## RECORDS SUPPLIED
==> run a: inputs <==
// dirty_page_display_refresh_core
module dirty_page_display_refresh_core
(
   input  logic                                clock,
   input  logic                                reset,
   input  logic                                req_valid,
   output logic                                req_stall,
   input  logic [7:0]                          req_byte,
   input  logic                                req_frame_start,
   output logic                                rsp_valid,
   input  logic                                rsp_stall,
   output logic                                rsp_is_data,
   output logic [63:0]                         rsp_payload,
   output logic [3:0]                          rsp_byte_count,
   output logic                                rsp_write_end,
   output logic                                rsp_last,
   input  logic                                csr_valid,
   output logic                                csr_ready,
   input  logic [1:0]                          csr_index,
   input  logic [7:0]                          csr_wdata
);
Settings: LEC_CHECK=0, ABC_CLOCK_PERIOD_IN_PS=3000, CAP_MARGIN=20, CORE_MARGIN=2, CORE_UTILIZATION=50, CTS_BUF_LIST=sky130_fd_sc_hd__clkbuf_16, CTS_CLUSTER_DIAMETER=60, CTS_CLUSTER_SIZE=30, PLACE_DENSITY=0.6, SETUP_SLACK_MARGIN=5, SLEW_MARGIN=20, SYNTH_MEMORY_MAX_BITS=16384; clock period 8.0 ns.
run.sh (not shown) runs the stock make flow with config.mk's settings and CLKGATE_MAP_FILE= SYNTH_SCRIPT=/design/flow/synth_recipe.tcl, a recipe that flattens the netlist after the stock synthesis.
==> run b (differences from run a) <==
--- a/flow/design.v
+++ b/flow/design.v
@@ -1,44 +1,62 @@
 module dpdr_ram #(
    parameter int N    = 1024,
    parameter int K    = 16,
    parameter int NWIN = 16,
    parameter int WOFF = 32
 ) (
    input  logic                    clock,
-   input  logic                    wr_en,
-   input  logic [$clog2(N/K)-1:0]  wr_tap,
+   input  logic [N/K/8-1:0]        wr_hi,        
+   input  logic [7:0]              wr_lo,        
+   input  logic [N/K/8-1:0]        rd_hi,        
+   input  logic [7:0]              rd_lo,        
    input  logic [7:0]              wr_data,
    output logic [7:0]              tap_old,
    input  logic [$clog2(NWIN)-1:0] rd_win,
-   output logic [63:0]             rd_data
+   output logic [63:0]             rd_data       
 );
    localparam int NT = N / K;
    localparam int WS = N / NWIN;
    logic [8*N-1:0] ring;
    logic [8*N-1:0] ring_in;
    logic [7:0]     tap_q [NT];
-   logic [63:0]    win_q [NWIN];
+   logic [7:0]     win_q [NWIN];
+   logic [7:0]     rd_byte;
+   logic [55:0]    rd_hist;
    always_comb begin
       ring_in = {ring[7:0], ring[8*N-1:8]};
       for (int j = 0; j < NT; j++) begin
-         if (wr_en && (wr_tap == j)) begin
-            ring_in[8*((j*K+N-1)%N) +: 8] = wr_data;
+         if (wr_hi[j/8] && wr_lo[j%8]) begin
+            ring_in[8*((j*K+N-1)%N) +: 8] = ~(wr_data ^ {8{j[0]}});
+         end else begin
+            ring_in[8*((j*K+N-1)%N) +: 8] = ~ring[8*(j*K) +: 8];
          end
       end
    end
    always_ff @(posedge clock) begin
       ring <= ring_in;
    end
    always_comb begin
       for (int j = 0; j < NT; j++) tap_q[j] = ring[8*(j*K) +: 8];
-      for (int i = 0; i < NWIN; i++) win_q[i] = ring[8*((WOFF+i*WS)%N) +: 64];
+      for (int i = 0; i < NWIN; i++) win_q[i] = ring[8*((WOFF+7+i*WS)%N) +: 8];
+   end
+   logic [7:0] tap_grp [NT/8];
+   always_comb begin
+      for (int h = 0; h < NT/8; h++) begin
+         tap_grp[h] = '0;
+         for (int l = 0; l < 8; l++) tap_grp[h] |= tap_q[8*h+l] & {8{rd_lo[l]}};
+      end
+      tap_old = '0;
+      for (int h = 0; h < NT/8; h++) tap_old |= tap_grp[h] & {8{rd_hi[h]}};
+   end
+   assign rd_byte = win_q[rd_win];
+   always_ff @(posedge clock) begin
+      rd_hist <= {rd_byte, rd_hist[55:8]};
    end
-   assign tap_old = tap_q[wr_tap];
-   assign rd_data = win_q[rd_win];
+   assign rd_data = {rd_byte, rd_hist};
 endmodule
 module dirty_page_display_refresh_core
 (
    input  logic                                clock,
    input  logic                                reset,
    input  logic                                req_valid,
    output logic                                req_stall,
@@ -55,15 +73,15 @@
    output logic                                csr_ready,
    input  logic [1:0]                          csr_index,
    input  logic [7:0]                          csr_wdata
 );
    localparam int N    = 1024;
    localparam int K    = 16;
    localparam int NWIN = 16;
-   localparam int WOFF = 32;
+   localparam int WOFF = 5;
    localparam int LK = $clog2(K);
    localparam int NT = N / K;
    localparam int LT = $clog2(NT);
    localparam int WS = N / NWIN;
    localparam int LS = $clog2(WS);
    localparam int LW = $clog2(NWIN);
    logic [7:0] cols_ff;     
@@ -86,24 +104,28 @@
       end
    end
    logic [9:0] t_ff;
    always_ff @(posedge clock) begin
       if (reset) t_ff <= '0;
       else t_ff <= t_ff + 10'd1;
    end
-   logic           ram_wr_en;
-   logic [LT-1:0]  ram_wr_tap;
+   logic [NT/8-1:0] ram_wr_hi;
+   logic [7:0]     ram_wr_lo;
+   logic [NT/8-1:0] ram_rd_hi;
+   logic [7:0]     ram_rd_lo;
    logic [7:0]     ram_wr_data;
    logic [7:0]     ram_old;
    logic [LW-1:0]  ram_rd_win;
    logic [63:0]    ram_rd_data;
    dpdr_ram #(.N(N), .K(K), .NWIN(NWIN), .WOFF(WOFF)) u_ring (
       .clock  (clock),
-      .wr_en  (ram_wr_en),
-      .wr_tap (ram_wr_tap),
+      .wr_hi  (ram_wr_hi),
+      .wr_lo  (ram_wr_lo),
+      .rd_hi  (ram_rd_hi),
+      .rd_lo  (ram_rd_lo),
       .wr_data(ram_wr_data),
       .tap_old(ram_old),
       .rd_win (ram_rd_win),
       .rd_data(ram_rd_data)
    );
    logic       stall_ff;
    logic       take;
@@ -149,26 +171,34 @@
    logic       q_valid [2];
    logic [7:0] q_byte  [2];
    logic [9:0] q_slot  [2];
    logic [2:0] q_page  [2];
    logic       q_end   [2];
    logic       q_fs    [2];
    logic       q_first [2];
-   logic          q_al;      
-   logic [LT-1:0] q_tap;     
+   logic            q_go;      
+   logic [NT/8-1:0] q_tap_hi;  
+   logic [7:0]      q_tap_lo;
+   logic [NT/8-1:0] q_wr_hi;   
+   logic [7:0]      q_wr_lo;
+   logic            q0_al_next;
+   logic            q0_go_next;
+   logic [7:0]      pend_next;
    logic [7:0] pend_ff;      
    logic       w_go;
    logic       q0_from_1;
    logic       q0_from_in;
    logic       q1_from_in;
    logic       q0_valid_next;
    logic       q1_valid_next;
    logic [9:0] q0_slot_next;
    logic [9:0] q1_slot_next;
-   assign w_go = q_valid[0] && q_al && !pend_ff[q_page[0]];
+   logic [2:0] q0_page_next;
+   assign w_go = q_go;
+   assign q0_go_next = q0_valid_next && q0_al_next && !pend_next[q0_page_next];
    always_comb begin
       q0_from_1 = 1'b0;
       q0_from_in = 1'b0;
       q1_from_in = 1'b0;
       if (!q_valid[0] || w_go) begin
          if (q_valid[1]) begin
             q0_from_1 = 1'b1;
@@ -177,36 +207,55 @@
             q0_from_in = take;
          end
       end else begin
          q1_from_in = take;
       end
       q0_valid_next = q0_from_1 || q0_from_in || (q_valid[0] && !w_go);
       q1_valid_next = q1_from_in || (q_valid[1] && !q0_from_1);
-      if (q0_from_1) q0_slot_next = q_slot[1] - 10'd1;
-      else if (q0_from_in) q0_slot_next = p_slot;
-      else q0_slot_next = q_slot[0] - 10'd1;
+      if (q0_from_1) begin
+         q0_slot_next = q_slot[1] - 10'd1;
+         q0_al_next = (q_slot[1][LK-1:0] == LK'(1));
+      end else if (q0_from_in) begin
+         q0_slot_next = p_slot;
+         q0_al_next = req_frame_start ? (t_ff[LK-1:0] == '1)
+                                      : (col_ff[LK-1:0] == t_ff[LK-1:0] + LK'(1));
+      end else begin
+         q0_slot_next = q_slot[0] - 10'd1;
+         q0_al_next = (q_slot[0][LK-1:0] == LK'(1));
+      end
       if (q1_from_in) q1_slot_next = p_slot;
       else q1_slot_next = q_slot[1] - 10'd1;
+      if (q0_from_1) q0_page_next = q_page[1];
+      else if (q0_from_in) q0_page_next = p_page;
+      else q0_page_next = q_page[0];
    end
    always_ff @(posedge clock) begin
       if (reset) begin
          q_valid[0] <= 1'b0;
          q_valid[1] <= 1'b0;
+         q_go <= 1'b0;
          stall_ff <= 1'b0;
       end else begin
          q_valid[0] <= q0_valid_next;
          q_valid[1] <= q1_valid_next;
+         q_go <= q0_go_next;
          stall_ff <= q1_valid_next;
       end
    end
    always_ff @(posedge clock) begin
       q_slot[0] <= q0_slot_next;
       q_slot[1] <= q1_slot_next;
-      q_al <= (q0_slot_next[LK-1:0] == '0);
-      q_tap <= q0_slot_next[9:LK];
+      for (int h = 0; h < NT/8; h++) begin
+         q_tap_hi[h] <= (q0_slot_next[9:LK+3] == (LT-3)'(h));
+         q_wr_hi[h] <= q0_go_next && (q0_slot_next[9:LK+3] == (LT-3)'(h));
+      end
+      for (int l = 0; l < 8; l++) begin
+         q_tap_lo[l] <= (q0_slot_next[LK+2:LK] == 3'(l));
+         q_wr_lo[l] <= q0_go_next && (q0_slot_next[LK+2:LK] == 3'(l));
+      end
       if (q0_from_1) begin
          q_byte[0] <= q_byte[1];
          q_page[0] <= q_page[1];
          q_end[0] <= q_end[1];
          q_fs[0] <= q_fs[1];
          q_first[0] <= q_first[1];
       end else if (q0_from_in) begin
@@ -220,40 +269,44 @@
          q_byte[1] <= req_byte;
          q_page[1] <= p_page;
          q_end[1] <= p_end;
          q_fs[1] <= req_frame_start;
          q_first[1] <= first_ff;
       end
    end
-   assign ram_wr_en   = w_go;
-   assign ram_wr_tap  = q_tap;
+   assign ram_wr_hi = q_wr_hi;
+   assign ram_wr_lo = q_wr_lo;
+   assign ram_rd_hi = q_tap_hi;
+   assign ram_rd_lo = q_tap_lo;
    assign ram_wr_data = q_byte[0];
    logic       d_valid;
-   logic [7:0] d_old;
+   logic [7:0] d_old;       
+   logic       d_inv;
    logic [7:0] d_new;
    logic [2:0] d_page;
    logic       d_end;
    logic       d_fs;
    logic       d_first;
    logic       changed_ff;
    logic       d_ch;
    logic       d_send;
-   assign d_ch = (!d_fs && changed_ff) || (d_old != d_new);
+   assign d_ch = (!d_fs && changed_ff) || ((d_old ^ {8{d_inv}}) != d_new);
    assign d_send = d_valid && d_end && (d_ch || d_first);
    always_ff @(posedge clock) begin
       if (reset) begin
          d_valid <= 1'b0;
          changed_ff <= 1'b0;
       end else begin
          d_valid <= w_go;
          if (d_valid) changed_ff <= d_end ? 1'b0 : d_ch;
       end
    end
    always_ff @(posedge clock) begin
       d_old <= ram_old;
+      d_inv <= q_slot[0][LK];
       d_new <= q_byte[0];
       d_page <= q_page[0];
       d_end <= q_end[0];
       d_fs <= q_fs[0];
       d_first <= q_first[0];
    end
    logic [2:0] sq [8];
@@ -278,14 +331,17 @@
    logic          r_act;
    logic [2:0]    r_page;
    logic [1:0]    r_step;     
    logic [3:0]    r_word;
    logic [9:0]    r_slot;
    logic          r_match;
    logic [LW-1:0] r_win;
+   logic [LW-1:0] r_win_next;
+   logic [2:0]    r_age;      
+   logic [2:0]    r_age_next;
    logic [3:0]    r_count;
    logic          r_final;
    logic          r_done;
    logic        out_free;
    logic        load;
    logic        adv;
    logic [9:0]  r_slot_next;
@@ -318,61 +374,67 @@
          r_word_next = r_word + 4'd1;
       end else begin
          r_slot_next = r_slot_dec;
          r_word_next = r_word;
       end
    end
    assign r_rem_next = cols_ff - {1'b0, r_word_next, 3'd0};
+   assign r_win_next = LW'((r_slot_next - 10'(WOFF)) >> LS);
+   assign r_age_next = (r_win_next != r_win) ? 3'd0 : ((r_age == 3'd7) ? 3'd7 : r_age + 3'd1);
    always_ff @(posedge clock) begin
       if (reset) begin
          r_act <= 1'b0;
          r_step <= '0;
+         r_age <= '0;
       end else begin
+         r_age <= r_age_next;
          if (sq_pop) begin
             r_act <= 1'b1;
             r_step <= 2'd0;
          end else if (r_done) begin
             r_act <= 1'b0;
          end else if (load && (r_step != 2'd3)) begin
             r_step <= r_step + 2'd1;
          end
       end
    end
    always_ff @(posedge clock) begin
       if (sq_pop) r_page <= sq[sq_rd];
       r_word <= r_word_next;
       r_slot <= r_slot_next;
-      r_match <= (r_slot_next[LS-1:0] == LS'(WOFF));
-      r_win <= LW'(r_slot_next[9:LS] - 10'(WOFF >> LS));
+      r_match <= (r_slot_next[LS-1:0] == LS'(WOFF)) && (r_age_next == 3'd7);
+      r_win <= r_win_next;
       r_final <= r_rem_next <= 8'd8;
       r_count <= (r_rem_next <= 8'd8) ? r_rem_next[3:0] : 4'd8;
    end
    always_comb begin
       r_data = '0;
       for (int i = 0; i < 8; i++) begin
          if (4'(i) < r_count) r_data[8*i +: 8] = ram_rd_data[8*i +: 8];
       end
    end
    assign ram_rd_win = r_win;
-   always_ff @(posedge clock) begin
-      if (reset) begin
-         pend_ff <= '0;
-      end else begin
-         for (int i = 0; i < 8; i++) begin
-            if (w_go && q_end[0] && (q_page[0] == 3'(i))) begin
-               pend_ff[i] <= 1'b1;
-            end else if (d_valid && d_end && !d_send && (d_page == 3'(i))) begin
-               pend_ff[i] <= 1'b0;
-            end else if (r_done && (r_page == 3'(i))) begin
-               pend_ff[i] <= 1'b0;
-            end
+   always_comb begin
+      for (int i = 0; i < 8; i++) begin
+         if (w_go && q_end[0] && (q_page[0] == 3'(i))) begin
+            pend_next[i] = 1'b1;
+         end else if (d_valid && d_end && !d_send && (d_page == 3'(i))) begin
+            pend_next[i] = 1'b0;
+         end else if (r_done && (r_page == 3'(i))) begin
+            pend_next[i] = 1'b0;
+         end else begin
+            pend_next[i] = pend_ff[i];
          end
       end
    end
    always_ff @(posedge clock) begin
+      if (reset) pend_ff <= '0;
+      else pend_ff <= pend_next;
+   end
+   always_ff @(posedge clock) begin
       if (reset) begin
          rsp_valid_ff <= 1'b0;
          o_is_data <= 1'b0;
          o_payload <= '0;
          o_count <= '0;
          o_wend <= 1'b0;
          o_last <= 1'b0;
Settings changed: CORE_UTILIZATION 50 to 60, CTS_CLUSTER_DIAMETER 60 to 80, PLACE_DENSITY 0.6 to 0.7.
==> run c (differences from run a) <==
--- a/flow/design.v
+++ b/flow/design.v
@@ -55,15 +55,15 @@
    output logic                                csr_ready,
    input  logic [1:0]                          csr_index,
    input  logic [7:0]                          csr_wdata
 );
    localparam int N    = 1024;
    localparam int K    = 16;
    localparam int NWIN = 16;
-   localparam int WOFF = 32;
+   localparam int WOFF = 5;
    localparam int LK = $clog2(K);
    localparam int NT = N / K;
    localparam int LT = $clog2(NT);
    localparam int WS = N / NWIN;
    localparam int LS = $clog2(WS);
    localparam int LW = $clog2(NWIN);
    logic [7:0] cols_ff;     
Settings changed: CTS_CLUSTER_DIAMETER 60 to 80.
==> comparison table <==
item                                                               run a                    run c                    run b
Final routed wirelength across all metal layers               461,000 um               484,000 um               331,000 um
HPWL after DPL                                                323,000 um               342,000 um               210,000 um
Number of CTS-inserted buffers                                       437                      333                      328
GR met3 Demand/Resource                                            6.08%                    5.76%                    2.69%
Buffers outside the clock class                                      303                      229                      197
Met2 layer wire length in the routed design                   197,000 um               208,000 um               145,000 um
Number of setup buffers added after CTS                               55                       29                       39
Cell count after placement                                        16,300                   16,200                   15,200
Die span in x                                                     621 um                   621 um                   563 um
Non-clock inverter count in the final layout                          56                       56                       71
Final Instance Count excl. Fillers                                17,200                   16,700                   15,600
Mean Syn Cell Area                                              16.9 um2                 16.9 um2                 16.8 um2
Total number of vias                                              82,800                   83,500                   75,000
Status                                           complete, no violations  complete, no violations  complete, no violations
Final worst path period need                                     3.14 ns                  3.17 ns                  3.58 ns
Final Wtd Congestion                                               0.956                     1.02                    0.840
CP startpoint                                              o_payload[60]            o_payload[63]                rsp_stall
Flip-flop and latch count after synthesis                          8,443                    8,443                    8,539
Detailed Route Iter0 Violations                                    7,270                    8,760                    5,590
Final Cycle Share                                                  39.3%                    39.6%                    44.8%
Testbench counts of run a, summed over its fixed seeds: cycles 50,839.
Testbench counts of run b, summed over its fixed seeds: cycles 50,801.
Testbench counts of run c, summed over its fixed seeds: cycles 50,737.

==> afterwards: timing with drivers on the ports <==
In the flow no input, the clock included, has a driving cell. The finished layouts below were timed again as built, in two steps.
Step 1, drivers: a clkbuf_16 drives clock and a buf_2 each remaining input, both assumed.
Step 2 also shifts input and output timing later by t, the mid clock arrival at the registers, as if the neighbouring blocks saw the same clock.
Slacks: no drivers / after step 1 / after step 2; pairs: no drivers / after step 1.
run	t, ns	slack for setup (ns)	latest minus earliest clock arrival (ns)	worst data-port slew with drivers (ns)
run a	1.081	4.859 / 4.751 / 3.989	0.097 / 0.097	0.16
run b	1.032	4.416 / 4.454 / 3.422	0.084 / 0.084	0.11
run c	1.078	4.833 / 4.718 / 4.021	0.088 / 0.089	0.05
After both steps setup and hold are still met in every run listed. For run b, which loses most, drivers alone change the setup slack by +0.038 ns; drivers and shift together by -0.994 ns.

## REQUIREMENT
Scan the records for the word "Testbench". Copy each line where it turns up.

## SOLUTION TO THE EXERCISE
Testbench counts of run a, summed over its fixed seeds: cycles 50,839.
Testbench counts of run b, summed over its fixed seeds: cycles 50,801.
Testbench counts of run c, summed over its fixed seeds: cycles 50,737.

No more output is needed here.